§ **THE PROBLEM**
Somewhere below is a line with "0.000957 | 0.00221 |" and, later, a line with "global placement | 0.00334 | -0.0604"; repeat those two lines and all the lines between them, exactly as they are.

§ **Saved data entries**
######

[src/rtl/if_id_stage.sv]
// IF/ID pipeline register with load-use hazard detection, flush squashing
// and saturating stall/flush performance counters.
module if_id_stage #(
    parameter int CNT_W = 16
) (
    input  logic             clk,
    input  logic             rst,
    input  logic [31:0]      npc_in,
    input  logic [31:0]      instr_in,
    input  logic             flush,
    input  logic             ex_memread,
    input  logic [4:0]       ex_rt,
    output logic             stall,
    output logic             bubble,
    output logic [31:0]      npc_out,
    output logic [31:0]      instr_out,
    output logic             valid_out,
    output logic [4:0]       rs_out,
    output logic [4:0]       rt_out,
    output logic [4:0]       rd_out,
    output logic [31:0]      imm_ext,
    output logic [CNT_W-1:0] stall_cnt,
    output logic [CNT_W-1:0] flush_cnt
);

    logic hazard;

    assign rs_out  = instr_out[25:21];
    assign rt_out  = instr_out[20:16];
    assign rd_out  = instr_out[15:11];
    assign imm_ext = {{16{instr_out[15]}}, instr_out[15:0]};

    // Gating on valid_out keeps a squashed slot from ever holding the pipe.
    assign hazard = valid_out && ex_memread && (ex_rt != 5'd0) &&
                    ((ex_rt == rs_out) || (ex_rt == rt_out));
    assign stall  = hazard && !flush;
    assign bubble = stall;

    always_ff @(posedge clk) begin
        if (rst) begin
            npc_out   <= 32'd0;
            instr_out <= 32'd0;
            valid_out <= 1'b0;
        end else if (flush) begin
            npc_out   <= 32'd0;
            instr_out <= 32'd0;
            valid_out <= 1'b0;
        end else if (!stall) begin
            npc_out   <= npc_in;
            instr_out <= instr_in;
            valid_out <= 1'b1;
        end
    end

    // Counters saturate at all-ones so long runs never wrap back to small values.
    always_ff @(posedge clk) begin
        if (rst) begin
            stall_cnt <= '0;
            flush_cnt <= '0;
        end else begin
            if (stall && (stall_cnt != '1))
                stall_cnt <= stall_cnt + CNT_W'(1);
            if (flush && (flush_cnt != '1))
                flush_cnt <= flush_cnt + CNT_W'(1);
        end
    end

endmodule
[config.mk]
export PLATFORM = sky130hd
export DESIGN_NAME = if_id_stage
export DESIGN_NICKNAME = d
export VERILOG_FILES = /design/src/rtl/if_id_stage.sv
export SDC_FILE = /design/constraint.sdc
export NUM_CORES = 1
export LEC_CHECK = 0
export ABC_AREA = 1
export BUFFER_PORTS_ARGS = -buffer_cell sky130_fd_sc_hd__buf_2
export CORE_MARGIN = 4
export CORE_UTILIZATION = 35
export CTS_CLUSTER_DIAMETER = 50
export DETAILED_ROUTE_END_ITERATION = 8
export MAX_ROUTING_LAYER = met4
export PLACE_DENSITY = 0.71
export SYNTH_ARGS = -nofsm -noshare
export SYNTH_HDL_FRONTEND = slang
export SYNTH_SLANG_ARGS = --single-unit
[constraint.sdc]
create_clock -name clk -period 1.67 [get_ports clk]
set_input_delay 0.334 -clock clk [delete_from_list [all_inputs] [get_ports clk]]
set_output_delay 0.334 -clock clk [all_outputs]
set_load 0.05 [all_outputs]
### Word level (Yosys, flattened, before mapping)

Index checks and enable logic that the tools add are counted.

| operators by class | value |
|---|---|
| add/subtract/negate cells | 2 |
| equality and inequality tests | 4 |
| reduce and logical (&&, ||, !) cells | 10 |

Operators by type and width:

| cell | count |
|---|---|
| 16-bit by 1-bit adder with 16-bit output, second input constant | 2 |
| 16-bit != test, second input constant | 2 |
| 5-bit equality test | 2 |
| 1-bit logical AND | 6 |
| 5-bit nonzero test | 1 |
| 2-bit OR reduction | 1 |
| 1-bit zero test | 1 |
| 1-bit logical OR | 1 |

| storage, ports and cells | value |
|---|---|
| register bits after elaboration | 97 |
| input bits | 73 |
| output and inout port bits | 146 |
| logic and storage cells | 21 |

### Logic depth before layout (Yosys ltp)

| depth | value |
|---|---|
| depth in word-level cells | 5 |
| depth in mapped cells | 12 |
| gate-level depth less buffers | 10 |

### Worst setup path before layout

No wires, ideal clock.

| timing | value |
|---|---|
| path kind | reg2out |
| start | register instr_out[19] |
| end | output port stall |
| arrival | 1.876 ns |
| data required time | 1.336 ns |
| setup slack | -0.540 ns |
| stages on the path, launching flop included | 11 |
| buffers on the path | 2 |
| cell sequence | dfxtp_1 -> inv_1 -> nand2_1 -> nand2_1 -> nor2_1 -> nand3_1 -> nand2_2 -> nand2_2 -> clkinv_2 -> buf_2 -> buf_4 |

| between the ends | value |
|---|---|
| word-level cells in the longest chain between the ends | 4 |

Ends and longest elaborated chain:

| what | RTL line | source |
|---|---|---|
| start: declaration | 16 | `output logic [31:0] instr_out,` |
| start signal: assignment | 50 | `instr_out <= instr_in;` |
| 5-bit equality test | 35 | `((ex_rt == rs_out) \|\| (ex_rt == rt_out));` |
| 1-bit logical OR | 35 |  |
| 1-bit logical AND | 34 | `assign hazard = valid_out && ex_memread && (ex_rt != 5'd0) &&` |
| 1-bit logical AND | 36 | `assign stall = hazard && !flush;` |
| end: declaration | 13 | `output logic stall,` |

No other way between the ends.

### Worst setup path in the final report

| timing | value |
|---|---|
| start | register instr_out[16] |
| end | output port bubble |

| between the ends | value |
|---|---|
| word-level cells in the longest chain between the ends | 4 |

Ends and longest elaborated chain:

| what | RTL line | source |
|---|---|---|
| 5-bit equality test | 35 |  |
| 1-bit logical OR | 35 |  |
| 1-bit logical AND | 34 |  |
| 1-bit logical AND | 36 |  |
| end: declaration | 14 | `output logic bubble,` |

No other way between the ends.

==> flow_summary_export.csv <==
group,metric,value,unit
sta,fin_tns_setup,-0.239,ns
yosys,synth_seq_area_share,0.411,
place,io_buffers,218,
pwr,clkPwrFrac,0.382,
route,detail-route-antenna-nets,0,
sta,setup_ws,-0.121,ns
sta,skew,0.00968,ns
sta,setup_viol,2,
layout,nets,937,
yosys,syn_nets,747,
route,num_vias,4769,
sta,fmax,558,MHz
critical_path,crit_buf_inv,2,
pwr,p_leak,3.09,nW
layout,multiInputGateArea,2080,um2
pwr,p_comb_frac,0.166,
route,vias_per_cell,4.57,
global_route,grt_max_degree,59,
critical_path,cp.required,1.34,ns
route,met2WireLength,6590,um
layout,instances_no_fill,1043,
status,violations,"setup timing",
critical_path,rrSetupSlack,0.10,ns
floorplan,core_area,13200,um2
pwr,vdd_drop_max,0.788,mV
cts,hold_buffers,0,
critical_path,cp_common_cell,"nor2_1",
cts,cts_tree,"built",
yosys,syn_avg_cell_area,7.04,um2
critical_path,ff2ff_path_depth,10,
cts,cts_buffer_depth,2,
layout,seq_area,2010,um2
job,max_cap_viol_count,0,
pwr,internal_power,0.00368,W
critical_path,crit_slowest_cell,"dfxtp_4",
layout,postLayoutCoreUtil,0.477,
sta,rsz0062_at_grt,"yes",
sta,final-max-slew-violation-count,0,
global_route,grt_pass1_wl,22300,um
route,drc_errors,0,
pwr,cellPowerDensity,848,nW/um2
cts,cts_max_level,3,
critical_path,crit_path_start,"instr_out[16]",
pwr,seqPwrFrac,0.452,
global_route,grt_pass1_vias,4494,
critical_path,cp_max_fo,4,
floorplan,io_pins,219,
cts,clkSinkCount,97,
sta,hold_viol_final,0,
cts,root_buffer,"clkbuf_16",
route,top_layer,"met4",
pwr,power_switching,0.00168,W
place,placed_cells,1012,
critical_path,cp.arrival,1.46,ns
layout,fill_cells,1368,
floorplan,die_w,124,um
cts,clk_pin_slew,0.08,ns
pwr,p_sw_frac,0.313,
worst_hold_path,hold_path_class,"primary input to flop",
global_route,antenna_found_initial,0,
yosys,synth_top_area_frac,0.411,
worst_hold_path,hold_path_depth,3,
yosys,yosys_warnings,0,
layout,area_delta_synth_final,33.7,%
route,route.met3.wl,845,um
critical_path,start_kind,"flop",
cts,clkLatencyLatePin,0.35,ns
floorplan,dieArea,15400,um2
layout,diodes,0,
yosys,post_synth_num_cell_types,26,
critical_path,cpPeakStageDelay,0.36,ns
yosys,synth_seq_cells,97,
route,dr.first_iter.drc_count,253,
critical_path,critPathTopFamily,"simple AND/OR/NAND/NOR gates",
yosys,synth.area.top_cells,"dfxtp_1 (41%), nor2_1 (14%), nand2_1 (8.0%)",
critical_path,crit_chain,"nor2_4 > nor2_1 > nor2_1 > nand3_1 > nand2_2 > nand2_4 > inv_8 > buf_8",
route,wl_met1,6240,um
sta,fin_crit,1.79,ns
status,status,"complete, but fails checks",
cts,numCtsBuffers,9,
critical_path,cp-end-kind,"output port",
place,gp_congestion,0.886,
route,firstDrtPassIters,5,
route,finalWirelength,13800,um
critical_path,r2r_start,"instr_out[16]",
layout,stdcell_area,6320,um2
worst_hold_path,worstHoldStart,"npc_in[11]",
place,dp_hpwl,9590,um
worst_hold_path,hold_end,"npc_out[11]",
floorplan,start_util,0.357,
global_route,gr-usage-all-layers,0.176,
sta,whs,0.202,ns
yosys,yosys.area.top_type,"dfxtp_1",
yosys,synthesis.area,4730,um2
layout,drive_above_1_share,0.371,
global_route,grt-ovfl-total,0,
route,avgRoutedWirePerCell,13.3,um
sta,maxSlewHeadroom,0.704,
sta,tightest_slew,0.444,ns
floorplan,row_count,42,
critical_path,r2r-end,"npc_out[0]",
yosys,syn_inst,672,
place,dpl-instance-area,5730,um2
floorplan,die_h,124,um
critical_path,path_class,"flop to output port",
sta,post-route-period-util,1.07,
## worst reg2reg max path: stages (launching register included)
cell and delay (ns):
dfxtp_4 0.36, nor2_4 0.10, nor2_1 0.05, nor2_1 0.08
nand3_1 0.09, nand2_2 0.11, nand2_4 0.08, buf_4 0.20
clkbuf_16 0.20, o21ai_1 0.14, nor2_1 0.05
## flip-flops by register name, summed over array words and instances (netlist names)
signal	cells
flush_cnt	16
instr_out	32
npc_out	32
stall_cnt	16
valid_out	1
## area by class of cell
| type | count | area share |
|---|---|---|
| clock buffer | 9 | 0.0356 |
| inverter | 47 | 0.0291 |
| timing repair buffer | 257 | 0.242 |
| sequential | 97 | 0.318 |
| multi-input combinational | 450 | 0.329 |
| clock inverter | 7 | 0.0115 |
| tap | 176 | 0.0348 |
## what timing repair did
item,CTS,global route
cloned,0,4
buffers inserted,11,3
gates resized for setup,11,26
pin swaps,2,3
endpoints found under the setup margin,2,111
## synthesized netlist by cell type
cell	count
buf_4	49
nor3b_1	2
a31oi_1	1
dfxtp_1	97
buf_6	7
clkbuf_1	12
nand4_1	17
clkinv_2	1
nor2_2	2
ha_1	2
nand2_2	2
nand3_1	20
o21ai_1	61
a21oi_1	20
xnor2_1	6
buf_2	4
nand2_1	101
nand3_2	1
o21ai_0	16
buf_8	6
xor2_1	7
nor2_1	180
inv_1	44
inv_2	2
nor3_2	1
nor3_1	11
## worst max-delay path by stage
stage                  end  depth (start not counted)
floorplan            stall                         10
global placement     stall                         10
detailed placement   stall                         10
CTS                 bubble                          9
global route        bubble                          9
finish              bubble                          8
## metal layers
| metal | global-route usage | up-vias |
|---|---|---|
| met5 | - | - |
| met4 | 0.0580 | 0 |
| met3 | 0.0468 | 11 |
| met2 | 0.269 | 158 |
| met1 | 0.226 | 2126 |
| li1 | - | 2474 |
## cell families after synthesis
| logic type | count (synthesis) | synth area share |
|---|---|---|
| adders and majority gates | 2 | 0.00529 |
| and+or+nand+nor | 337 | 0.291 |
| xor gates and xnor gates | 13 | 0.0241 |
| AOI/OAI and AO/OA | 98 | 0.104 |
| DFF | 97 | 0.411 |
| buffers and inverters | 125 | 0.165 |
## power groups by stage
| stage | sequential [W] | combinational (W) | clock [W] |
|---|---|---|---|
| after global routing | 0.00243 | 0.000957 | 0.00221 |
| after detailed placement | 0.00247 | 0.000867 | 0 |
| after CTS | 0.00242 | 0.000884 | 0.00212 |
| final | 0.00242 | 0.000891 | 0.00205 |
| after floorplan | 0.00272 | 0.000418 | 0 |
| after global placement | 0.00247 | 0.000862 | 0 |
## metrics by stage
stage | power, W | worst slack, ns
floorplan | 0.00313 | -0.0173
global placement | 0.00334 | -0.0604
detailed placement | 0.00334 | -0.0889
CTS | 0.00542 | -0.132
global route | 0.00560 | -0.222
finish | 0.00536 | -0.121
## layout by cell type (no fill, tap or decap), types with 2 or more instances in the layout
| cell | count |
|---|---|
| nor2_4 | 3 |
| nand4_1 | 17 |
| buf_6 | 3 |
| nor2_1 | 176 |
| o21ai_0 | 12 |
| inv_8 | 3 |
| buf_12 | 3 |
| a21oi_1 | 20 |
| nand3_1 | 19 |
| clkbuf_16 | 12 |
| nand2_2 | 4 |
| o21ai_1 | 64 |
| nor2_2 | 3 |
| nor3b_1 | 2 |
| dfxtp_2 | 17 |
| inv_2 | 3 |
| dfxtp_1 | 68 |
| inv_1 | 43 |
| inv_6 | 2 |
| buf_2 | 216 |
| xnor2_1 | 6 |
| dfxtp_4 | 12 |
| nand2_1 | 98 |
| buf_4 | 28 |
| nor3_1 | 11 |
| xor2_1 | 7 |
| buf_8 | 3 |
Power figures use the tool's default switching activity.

######

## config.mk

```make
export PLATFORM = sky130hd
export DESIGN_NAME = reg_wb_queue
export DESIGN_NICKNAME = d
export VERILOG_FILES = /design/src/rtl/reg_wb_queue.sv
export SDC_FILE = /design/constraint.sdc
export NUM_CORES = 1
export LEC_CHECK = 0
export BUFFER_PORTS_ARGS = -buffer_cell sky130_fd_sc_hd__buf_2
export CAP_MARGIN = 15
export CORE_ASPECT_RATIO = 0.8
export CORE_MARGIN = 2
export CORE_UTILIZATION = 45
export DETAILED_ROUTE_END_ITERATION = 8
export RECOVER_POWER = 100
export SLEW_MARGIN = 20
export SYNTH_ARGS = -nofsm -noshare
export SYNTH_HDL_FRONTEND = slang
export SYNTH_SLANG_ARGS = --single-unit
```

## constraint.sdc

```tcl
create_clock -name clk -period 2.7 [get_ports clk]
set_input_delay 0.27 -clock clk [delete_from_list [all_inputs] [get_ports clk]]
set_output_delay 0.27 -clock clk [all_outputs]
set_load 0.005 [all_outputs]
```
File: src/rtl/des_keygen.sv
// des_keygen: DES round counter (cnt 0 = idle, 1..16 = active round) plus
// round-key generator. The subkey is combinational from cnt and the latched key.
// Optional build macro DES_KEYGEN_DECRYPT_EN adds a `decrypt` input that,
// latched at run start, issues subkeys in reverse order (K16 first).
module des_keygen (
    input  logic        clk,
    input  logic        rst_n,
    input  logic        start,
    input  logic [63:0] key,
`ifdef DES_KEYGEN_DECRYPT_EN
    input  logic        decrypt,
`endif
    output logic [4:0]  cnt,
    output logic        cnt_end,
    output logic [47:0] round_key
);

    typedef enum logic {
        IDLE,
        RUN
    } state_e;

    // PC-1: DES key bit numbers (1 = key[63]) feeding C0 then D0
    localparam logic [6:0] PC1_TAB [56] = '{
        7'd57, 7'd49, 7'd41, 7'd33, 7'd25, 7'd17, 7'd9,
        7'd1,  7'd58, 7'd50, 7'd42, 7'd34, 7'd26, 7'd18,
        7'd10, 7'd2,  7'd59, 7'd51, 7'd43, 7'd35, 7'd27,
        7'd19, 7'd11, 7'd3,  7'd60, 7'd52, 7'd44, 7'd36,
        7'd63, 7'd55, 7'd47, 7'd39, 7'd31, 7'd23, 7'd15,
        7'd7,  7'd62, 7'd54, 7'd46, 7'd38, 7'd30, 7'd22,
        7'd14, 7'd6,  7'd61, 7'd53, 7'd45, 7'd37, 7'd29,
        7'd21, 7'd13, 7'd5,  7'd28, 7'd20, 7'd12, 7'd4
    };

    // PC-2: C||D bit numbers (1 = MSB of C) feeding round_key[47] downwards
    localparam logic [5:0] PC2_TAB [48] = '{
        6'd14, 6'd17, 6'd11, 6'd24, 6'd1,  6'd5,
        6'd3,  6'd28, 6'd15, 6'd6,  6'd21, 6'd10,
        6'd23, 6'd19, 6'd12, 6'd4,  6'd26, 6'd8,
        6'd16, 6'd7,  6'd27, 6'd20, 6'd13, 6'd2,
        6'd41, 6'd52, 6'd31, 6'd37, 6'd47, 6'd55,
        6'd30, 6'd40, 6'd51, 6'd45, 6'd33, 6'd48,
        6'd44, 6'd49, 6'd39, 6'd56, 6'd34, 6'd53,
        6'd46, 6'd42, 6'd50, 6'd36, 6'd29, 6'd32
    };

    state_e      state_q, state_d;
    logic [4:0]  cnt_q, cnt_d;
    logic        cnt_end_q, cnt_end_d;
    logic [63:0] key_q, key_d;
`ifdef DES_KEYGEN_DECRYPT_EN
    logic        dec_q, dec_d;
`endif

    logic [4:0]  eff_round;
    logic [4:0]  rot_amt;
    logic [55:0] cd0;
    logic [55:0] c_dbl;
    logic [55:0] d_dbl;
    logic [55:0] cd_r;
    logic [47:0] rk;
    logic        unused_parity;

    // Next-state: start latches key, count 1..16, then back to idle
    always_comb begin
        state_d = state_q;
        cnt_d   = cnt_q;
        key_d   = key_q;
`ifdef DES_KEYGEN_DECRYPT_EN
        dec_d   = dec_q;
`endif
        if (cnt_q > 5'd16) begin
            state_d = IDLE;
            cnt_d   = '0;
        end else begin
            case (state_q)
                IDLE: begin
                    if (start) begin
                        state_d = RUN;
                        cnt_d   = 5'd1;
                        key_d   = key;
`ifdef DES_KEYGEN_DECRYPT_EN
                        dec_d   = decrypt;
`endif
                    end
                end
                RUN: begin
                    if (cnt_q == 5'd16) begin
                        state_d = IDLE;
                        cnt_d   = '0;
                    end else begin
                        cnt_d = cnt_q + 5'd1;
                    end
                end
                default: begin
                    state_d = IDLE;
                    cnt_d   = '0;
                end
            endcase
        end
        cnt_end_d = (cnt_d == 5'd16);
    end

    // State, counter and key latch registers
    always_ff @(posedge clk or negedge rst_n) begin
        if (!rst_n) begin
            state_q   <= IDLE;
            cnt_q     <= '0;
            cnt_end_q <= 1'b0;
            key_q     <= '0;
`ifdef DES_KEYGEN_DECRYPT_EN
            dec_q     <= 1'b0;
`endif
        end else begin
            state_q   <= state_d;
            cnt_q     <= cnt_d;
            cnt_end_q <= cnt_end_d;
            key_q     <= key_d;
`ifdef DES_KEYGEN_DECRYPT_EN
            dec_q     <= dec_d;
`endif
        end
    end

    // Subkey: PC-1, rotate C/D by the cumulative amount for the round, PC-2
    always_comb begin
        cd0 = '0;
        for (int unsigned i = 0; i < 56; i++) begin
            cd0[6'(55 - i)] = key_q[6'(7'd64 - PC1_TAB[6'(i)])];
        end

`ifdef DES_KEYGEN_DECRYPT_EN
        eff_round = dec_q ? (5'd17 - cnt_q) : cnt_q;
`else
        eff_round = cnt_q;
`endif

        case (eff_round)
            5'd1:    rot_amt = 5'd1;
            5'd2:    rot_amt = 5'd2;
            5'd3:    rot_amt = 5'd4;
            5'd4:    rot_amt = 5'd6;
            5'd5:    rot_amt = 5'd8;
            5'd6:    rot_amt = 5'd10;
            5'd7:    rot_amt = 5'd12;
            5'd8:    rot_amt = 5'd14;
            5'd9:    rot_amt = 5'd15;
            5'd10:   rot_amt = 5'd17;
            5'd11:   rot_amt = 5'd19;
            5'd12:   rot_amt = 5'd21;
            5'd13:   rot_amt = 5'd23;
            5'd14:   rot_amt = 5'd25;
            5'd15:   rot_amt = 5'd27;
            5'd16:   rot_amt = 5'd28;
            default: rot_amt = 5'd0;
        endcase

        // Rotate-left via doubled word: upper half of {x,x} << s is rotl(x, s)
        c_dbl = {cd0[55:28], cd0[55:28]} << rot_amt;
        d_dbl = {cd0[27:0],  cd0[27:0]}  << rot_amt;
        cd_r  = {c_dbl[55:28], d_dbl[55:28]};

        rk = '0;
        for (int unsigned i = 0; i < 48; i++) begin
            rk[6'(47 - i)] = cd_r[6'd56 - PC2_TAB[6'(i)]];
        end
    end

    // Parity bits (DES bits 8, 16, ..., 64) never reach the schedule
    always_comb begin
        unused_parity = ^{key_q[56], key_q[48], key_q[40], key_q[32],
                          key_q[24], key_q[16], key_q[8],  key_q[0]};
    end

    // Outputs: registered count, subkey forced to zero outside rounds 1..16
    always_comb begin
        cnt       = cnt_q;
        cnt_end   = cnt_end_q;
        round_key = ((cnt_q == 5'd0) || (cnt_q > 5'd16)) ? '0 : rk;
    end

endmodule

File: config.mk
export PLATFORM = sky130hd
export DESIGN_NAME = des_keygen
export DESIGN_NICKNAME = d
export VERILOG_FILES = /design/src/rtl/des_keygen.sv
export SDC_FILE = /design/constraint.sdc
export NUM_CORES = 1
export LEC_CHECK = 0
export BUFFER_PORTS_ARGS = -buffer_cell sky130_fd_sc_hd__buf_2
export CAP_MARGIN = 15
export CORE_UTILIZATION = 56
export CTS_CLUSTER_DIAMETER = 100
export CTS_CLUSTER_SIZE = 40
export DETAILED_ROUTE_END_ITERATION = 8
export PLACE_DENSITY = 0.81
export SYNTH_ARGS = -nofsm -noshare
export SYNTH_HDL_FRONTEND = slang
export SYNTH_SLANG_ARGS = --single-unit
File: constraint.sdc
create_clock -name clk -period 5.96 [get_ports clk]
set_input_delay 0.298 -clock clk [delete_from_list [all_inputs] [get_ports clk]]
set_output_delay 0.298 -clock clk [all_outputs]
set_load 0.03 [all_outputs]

######

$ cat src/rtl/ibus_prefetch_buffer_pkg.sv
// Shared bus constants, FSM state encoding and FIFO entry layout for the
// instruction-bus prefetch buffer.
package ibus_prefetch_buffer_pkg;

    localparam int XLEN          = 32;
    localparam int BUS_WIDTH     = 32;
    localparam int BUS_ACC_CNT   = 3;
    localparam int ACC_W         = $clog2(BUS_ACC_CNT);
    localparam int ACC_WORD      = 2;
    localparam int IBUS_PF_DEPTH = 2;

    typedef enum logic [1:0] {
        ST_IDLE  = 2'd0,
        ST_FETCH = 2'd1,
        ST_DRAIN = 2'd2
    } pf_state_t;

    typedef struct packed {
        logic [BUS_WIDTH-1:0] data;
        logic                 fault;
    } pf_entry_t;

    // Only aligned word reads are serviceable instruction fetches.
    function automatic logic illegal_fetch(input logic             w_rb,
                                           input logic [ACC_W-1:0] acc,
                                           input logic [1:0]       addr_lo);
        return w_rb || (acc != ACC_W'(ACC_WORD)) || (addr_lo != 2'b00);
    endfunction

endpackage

######

§ **EXERCISE ANSWER**
| after global routing | 0.00243 | 0.000957 | 0.00221 |
| after detailed placement | 0.00247 | 0.000867 | 0 |
| after CTS | 0.00242 | 0.000884 | 0.00212 |
| final | 0.00242 | 0.000891 | 0.00205 |
| after floorplan | 0.00272 | 0.000418 | 0 |
| after global placement | 0.00247 | 0.000862 | 0 |
## metrics by stage
stage | power, W | worst slack, ns
floorplan | 0.00313 | -0.0173
global placement | 0.00334 | -0.0604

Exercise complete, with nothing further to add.